### BRIEF
Your answer should hold every line of the records below that contains the string "counted".

### SUPPLIED ENTRIES
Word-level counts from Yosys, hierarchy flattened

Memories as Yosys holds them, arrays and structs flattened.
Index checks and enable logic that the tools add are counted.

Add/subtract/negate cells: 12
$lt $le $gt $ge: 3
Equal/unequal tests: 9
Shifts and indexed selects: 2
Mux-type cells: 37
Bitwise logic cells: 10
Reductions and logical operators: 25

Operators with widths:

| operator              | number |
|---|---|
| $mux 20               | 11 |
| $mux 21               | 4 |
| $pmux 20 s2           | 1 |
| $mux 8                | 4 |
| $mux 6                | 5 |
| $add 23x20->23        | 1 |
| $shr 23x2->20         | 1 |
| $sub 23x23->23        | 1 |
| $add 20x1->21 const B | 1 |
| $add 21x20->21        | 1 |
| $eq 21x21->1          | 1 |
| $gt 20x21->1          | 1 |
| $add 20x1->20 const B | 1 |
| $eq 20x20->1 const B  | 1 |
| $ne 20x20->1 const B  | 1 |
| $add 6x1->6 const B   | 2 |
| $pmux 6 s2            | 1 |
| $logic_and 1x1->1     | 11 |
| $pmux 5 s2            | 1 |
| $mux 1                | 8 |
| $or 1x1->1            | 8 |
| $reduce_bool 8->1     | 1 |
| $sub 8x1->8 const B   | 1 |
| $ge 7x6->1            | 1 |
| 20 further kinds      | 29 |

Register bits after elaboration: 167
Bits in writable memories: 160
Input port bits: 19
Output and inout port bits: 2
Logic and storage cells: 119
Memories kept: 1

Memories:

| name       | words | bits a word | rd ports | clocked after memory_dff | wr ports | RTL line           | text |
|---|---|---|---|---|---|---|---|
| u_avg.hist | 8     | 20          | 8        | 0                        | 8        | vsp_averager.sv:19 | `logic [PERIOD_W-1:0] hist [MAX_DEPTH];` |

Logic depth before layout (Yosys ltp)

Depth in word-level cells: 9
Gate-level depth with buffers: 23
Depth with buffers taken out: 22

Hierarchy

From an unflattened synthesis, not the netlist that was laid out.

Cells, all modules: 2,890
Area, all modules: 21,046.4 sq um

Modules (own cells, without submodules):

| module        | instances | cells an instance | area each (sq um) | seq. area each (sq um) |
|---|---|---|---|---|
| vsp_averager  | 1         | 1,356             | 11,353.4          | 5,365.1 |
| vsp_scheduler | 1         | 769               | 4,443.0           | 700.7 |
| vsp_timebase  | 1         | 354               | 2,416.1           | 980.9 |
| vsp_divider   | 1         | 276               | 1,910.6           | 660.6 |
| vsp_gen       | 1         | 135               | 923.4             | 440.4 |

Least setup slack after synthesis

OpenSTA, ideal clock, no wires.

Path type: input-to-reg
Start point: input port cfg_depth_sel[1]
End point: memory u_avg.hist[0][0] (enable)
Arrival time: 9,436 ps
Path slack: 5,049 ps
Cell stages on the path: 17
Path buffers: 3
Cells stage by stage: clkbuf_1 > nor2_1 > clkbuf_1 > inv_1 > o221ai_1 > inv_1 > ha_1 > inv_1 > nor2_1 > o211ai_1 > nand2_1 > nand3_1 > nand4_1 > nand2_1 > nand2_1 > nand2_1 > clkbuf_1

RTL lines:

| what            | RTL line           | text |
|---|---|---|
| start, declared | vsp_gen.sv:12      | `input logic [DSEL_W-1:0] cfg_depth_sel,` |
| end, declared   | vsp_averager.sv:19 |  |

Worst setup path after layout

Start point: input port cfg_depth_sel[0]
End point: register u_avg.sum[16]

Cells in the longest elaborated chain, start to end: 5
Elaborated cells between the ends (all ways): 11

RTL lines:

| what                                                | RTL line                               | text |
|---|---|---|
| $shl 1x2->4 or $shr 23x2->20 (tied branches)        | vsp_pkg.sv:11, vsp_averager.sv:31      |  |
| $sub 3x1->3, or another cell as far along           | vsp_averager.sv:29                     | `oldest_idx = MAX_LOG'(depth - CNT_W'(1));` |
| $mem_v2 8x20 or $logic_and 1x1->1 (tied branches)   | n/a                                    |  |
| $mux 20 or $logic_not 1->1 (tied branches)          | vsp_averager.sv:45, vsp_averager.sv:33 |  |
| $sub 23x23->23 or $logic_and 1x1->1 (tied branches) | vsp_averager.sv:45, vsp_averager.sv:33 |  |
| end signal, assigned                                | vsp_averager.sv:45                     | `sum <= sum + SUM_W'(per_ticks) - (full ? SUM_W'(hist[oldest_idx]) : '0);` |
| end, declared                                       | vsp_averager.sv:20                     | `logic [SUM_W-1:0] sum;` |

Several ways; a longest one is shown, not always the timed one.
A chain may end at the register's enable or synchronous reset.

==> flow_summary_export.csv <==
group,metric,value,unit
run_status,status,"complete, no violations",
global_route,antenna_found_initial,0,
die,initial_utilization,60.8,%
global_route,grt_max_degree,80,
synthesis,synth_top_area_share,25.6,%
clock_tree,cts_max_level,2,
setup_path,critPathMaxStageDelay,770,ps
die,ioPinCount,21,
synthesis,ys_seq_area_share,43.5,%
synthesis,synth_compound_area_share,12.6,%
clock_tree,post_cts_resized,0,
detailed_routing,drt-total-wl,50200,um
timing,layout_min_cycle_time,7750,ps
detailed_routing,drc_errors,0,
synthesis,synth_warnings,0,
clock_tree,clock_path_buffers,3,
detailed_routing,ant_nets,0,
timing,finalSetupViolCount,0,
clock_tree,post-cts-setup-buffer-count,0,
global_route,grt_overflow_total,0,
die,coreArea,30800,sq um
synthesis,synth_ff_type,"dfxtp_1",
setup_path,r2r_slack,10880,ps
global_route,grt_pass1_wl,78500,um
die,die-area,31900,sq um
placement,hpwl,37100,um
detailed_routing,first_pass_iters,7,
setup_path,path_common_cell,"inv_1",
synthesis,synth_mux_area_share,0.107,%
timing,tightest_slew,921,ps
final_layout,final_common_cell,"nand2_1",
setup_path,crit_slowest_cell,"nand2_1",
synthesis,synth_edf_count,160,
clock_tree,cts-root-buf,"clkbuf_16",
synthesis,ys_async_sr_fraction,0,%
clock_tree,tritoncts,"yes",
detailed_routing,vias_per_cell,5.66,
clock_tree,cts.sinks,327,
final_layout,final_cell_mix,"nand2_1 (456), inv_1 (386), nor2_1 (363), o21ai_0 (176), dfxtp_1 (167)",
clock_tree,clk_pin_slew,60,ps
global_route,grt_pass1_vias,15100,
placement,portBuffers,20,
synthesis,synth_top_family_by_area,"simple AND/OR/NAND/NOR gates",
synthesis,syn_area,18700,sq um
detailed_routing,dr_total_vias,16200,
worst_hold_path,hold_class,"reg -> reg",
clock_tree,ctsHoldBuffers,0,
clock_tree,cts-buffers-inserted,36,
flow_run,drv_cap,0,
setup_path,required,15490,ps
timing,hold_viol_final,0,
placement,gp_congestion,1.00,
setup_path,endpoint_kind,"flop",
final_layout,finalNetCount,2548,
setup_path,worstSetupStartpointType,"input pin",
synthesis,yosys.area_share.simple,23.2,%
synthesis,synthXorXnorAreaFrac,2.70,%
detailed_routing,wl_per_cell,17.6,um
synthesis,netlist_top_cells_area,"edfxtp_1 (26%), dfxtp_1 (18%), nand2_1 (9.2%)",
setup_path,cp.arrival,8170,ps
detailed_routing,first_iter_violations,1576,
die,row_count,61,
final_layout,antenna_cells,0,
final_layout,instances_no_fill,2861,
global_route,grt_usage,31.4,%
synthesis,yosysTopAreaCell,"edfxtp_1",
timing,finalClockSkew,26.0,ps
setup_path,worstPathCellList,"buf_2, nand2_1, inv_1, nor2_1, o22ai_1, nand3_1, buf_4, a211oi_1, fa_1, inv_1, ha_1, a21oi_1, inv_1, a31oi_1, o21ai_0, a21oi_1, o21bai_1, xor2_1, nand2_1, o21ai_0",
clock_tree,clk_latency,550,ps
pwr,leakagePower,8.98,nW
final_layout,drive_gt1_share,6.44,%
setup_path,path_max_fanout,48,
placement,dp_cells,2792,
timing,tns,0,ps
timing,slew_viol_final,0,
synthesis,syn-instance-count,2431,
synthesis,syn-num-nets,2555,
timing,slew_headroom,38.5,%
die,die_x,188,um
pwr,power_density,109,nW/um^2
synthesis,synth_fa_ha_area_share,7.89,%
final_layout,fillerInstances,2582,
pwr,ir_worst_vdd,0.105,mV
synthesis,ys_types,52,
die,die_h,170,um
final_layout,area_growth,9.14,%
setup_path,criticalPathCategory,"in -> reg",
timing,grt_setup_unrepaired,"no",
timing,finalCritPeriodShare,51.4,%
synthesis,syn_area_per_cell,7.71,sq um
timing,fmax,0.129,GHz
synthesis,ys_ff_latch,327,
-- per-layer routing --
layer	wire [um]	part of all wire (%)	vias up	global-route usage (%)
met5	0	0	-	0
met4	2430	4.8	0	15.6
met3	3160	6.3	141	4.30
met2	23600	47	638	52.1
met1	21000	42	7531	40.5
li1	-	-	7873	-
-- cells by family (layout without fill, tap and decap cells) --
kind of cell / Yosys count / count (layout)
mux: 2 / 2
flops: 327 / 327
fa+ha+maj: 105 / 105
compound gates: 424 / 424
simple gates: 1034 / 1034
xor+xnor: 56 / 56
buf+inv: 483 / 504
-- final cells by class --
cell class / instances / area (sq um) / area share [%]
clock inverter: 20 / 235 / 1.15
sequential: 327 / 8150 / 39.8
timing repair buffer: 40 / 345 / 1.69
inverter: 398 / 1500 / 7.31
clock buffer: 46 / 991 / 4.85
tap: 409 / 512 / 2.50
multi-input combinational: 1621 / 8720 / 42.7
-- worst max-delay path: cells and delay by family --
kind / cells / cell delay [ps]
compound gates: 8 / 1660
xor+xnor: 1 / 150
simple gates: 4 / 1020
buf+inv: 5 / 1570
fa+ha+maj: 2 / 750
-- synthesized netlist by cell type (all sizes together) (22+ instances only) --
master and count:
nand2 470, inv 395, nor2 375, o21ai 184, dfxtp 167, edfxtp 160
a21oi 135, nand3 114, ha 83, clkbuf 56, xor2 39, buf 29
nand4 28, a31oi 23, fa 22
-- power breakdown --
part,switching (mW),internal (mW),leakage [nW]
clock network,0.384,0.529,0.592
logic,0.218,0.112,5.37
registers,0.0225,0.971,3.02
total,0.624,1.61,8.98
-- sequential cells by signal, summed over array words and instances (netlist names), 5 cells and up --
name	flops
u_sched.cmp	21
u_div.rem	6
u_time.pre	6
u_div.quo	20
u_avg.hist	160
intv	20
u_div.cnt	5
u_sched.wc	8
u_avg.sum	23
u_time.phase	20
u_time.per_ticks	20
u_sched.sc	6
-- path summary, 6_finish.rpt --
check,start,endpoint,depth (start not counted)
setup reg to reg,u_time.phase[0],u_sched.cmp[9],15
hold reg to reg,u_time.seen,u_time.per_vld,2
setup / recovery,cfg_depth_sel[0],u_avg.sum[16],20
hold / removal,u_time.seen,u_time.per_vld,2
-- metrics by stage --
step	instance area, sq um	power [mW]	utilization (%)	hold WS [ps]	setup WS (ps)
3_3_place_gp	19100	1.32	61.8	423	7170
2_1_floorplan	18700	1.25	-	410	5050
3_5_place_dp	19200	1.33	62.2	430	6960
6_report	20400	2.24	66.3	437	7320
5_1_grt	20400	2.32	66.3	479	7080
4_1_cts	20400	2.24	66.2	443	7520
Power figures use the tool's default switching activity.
**src/rtl/therm_alert_pkg.sv**
```systemverilog
package therm_alert_pkg;
  localparam int ADDR_W  = 3;
  localparam int DATA_W  = 8;
  localparam int N_TEMP  = 5;
  localparam int N_FAN   = 4;   // {watchdog, drive fail, spin fail, stall}
  localparam int N_MASK  = 3;   // {drive fail, spin fail, stall}

  localparam logic [ADDR_W-1:0] A_SUMMARY = 3'd0;
  localparam logic [ADDR_W-1:0] A_TEMP_ST = 3'd1;
  localparam logic [ADDR_W-1:0] A_FAN_ST  = 3'd2;
  localparam logic [ADDR_W-1:0] A_TEMP_EN = 3'd3;
  localparam logic [ADDR_W-1:0] A_FAN_MSK = 3'd4;

  localparam int BIT_WDOG  = 7;
  localparam int BIT_DRIVE = 5;
  localparam int BIT_SPIN  = 1;
  localparam int BIT_STALL = 0;
endpackage

```
**src/rtl/sticky_bits.sv**
```systemverilog
module sticky_bits #(
  parameter int W = 4
) (
  input  logic         clk,
  input  logic         rst_n,
  input  logic [W-1:0] fault,
  input  logic         clr,
  output logic [W-1:0] q
);
  for (genvar i = 0; i < W; i++) begin : g_bit
    always_ff @(posedge clk) begin
      if (!rst_n) q[i] <= 1'b0;
      else        q[i] <= fault[i] | (q[i] & ~clr);
    end
  end

  assert_latch_R2: assert property (@(posedge clk) disable iff (!rst_n)
    (fault != '0) |=> ((q & $past(fault)) == $past(fault)));
  assert_clear_gone_R3: assert property (@(posedge clk) disable iff (!rst_n)
    clr |=> ((q & ~$past(fault)) == '0));
  assert_hold_R4: assert property (@(posedge clk) disable iff (!rst_n)
    !clr |=> ((q & $past(q)) == $past(q)));
endmodule

```
**src/rtl/alert_merge.sv**
```systemverilog
module alert_merge #(
  parameter int NT = 5,
  parameter int NM = 3
) (
  input  logic          clk,
  input  logic          rst_n,
  input  logic [NT-1:0] temp_q,
  input  logic [NT-1:0] temp_en,
  input  logic          wdog_q,
  input  logic [NM-1:0] fan_q,
  input  logic [NM-1:0] fan_mask,
  output logic          alert_n
);
  logic any_active;
  assign any_active = (|(temp_q & temp_en)) | wdog_q | (|(fan_q & ~fan_mask));

  always_ff @(posedge clk) begin
    if (!rst_n) alert_n <= 1'b1;
    else        alert_n <= ~any_active;
  end

  assert_alert_temp_R6: assert property (@(posedge clk) disable iff (!rst_n)
    (|(temp_q & temp_en)) |=> !alert_n);
  assert_wdog_unmasked_R7: assert property (@(posedge clk) disable iff (!rst_n)
    wdog_q |=> !alert_n);
  assert_alert_release_R8: assert property (@(posedge clk) disable iff (!rst_n)
    ((temp_q & temp_en) == '0 && !wdog_q && (fan_q & ~fan_mask) == '0) |=> alert_n);
endmodule

```
**src/rtl/therm_alert_hub.sv**
```systemverilog
module therm_alert_hub
  import therm_alert_pkg::*;
(
  input  logic              clk,
  input  logic              rst_n,
  input  logic [N_TEMP-1:0] temp_fault,
  input  logic              wdog_expired,
  input  logic              drive_fail,
  input  logic              spin_fail,
  input  logic              fan_stall,
  input  logic              rd_en,
  input  logic              wr_en,
  input  logic [ADDR_W-1:0] addr,
  input  logic [DATA_W-1:0] wr_data,
  output logic [DATA_W-1:0] rd_data,
  output logic              rd_valid,
  output logic              alert_n
);
  localparam int PAD_T = DATA_W - N_TEMP;

  logic [N_TEMP-1:0] temp_q, temp_en_q;
  logic [N_FAN-1:0]  fan_q;
  logic [N_MASK-1:0] mask_q;
  logic              clr_temp, clr_fan;
  logic [DATA_W-1:0] fan_view, mask_view, rd_mux;
  logic              unused_wr_bits;

  assign clr_temp = rd_en && (addr == A_TEMP_ST);
  assign clr_fan  = rd_en && (addr == A_FAN_ST);
  assign unused_wr_bits = ^{wr_data[7:6], wr_data[4:2]};

  sticky_bits #(.W(N_TEMP)) u_temp_st (
    .clk(clk), .rst_n(rst_n), .fault(temp_fault), .clr(clr_temp), .q(temp_q));

  sticky_bits #(.W(N_FAN)) u_fan_st (
    .clk(clk), .rst_n(rst_n),
    .fault({wdog_expired, drive_fail, spin_fail, fan_stall}),
    .clr(clr_fan), .q(fan_q));

  always_ff @(posedge clk) begin
    if (!rst_n) begin
      temp_en_q <= '0;
      mask_q    <= '0;
    end else if (wr_en) begin
      if (addr == A_TEMP_EN) temp_en_q <= wr_data[N_TEMP-1:0];
      if (addr == A_FAN_MSK) mask_q    <= {wr_data[BIT_DRIVE], wr_data[BIT_SPIN], wr_data[BIT_STALL]};
    end
  end

  always_comb begin
    fan_view            = '0;
    fan_view[BIT_WDOG]  = fan_q[3];
    fan_view[BIT_DRIVE] = fan_q[2];
    fan_view[BIT_SPIN]  = fan_q[1];
    fan_view[BIT_STALL] = fan_q[0];
    mask_view            = '0;
    mask_view[BIT_DRIVE] = mask_q[2];
    mask_view[BIT_SPIN]  = mask_q[1];
    mask_view[BIT_STALL] = mask_q[0];
    case (addr)
      A_SUMMARY: rd_mux = {{(DATA_W-2){1'b0}}, |fan_q, |temp_q};
      A_TEMP_ST: rd_mux = {{PAD_T{1'b0}}, temp_q};
      A_FAN_ST:  rd_mux = fan_view;
      A_TEMP_EN: rd_mux = {{PAD_T{1'b0}}, temp_en_q};
      A_FAN_MSK: rd_mux = mask_view;
      default:   rd_mux = '0;
    endcase
  end

  always_ff @(posedge clk) begin
    if (!rst_n) begin
      rd_data  <= '0;
      rd_valid <= 1'b0;
    end else begin
      rd_valid <= rd_en;
      if (rd_en) rd_data <= rd_mux;
    end
  end

  alert_merge #(.NT(N_TEMP), .NM(N_MASK)) u_alert (
    .clk(clk), .rst_n(rst_n),
    .temp_q(temp_q), .temp_en(temp_en_q),
    .wdog_q(fan_q[3]), .fan_q(fan_q[2:0]), .fan_mask(mask_q),
    .alert_n(alert_n));

  assert_rd_valid_R3: assert property (@(posedge clk) disable iff (!rst_n)
    rd_en |=> rd_valid);
  assert_summary_read_keeps_R5: assert property (@(posedge clk) disable iff (!rst_n)
    (rd_en && addr == A_SUMMARY) |=> (temp_q == $past(temp_q) || $past(temp_fault) != '0));
  assert_status_write_ignored_R9: assert property (@(posedge clk) disable iff (!rst_n)
    (wr_en && !rd_en && addr == A_TEMP_ST && temp_fault == '0) |=> temp_q == $past(temp_q));
endmodule

```
**config.mk**
```make
export PLATFORM = sky130hd
export DESIGN_NAME = therm_alert_hub
export DESIGN_NICKNAME = d
export VERILOG_FILES = /design/src/rtl/therm_alert_pkg.sv /design/src/rtl/sticky_bits.sv /design/src/rtl/alert_merge.sv /design/src/rtl/therm_alert_hub.sv
export SDC_FILE = /design/constraint.sdc
export NUM_CORES = 1
export LEC_CHECK = 0
export ABC_AREA = 1
export BUFFER_PORTS_ARGS = -buffer_cell sky130_fd_sc_hd__buf_2
export CORE_ASPECT_RATIO = 0.7
export CORE_MARGIN = 5
export CORE_UTILIZATION = 50
export CTS_BUF_LIST = sky130_fd_sc_hd__clkbuf_8
export DETAILED_ROUTE_END_ITERATION = 8
export GPL_ROUTABILITY_DRIVEN = 0
export PLACE_DENSITY = 0.78
export SLEW_MARGIN = 30
export SYNTH_ARGS = -nofsm -noshare
export SYNTH_HDL_FRONTEND = slang
export SYNTH_SLANG_ARGS = --single-unit
```
**constraint.sdc**
```tcl
create_clock -name clk -period 1.1 [get_ports clk]
set_input_delay 0 -clock clk [delete_from_list [all_inputs] [get_ports clk]]
set_output_delay 0 -clock clk [all_outputs]
set_load 0.005 [all_outputs]
```
File: src/rtl/cmpctr_pkg.sv
package cmpctr_pkg;
  typedef enum logic [2:0] {
    CMP_EQ = 3'b000,
    CMP_LT = 3'b001,
    CMP_LE = 3'b010,
    CMP_GT = 3'b011,
    CMP_GE = 3'b100
  } cmp_mode_e;

  localparam int MODE_W    = 3;
  localparam int STAT_W    = 2;
  localparam int MASK_LSB  = 4;
  localparam int REG_ADR_W = 2;

  localparam logic [REG_ADR_W-1:0] ADR_COUNT = 2'd0;
  localparam logic [REG_ADR_W-1:0] ADR_CMP   = 2'd1;
  localparam logic [REG_ADR_W-1:0] ADR_CTRL  = 2'd2;
  localparam logic [REG_ADR_W-1:0] ADR_STAT  = 2'd3;
endpackage

File: src/rtl/cmpctr_pulse_sync.sv
module cmpctr_pulse_sync #(
  parameter int STAGES = 2
) (
  input  logic clk,
  input  logic rst,
  input  logic async_in,
  output logic rise
);
  // STAGES flops for metastability, one more to find the edge
  logic [STAGES:0] pipe;

  always_ff @(posedge clk) begin
    if (rst) pipe <= '0;
    else     pipe <= {pipe[STAGES-1:0], async_in};
  end

  assign rise = pipe[STAGES-1] & ~pipe[STAGES];
endmodule

File: src/rtl/cmpctr_counter.sv
module cmpctr_counter #(
  parameter int W = 16
) (
  input  logic         clk,
  input  logic         rst,
  input  logic         load,
  input  logic [W-1:0] load_val,
  input  logic         step,
  input  logic         up,
  output logic [W-1:0] count,
  output logic         wrap
);
  logic at_top, at_bottom;

  assign at_top    = &count;
  assign at_bottom = ~|count;
  assign wrap      = step & ~load & (up ? at_top : at_bottom);

  always_ff @(posedge clk) begin
    if (rst)       count <= '0;
    else if (load) count <= load_val;
    else if (step) count <= up ? count + 1'b1 : count - 1'b1;
  end
endmodule

File: src/rtl/cmpctr_compare.sv
module cmpctr_compare
  import cmpctr_pkg::*;
#(
  parameter int W = 16
) (
  input  logic [W-1:0]      value,
  input  logic [W-1:0]      ref_val,
  input  logic [MODE_W-1:0] mode,
  output logic              hit
);
  always_comb begin
    case (mode)
      CMP_EQ:  hit = (value == ref_val);
      CMP_LT:  hit = (value <  ref_val);
      CMP_LE:  hit = (value <= ref_val);
      CMP_GT:  hit = (value >  ref_val);
      CMP_GE:  hit = (value >= ref_val);
      default: hit = 1'b0;
    endcase
  end
endmodule

File: src/rtl/updown_cmp_counter.sv
module updown_cmp_counter
  import cmpctr_pkg::*;
#(
  parameter int CNT_W       = 16,
  parameter int SYNC_STAGES = 2
) (
  input  logic                 clk,
  input  logic                 rst,
  input  logic                 count_in,
  input  logic                 up_dn,
  input  logic                 reg_wr,
  input  logic                 reg_rd,
  input  logic [REG_ADR_W-1:0] reg_addr,
  input  logic [CNT_W-1:0]     reg_wdata,
  output logic [CNT_W-1:0]     reg_rdata,
  output logic                 cmp_out,
  output logic                 irq
);
  localparam int CTRL_USED = MASK_LSB + STAT_W;
  localparam int STAT_USED = STAT_W + 1;

  logic              step, wrap, cond_now, cond_q, irq_q;
  logic [CNT_W-1:0]  count_q, cmp_q, rdata_q;
  logic [MODE_W-1:0] mode_q;
  logic [STAT_W-1:0] mask_q, mask_d, sticky_q, sticky_d, set_vec;
  logic              load, wr_cmp, wr_ctrl, rd_stat;

  assign load    = reg_wr && reg_addr == ADR_COUNT;
  assign wr_cmp  = reg_wr && reg_addr == ADR_CMP;
  assign wr_ctrl = reg_wr && reg_addr == ADR_CTRL;
  assign rd_stat = reg_rd && reg_addr == ADR_STAT;

  cmpctr_pulse_sync #(.STAGES(SYNC_STAGES)) u_sync (
    .clk(clk), .rst(rst), .async_in(count_in), .rise(step)
  );

  cmpctr_counter #(.W(CNT_W)) u_cnt (
    .clk(clk), .rst(rst), .load(load), .load_val(reg_wdata),
    .step(step), .up(up_dn), .count(count_q), .wrap(wrap)
  );

  cmpctr_compare #(.W(CNT_W)) u_cmp (
    .value(count_q), .ref_val(cmp_q), .mode(mode_q), .hit(cond_now)
  );

  // bit 0: condition edge, bit 1: wrap; setting wins over a read clear
  assign set_vec  = {wrap, cond_now & ~cond_q};
  assign sticky_d = (rd_stat ? '0 : sticky_q) | set_vec;
  assign mask_d   = wr_ctrl ? reg_wdata[MASK_LSB +: STAT_W] : mask_q;

  always_ff @(posedge clk) begin
    if (rst) begin
      cmp_q    <= '1;
      mode_q   <= '0;
      mask_q   <= '0;
      sticky_q <= '0;
      cond_q   <= 1'b0;
      irq_q    <= 1'b0;
    end else begin
      if (wr_cmp)  cmp_q  <= reg_wdata;
      if (wr_ctrl) mode_q <= reg_wdata[MODE_W-1:0];
      mask_q   <= mask_d;
      sticky_q <= sticky_d;
      cond_q   <= cond_now;
      irq_q    <= |(sticky_d & mask_d);
    end
  end

  always_ff @(posedge clk) begin
    if (rst) rdata_q <= '0;
    else if (reg_rd) begin
      case (reg_addr)
        ADR_COUNT: rdata_q <= count_q;
        ADR_CMP:   rdata_q <= cmp_q;
        ADR_CTRL:  rdata_q <= {{(CNT_W-CTRL_USED){1'b0}}, mask_q, 1'b0, mode_q};
        default:   rdata_q <= {{(CNT_W-STAT_USED){1'b0}}, cond_q, sticky_q};
      endcase
    end
  end

  assign reg_rdata = rdata_q;
  assign cmp_out   = cond_q;
  assign irq       = irq_q;
endmodule
[config.mk]
export PLATFORM = sky130hd
export DESIGN_NAME = mdbuf
export DESIGN_NICKNAME = d
export VERILOG_FILES = /design/src/rtl/mdbuf.sv
export SDC_FILE = /design/constraint.sdc
export NUM_CORES = 1
export LEC_CHECK = 0
export BUFFER_PORTS_ARGS = -buffer_cell sky130_fd_sc_hd__clkbuf_2
export CAP_MARGIN = 0
export CORE_MARGIN = 2
export CORE_UTILIZATION = 35
export CTS_BUF_LIST = sky130_fd_sc_hd__clkbuf_4 sky130_fd_sc_hd__clkbuf_8
export CTS_CLUSTER_SIZE = 12
export DETAILED_ROUTE_END_ITERATION = 10
export HOLD_SLACK_MARGIN = 0.05
export PLACE_DENSITY_LB_ADDON = 0.1
export SYNTH_ARGS = -nofsm -noshare
export SYNTH_HDL_FRONTEND = slang
export SYNTH_SLANG_ARGS = --single-unit
[constraint.sdc]
create_clock -name clk -period 2.4 [get_ports clk]
set_input_delay 0.36 -clock clk [delete_from_list [all_inputs] [get_ports clk]]
set_output_delay 0.36 -clock clk [all_outputs]
set_load 0.02 [all_outputs]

### EXERCISE RESPONSE
Index checks and enable logic that the tools add are counted.
check,start,endpoint,depth (start not counted)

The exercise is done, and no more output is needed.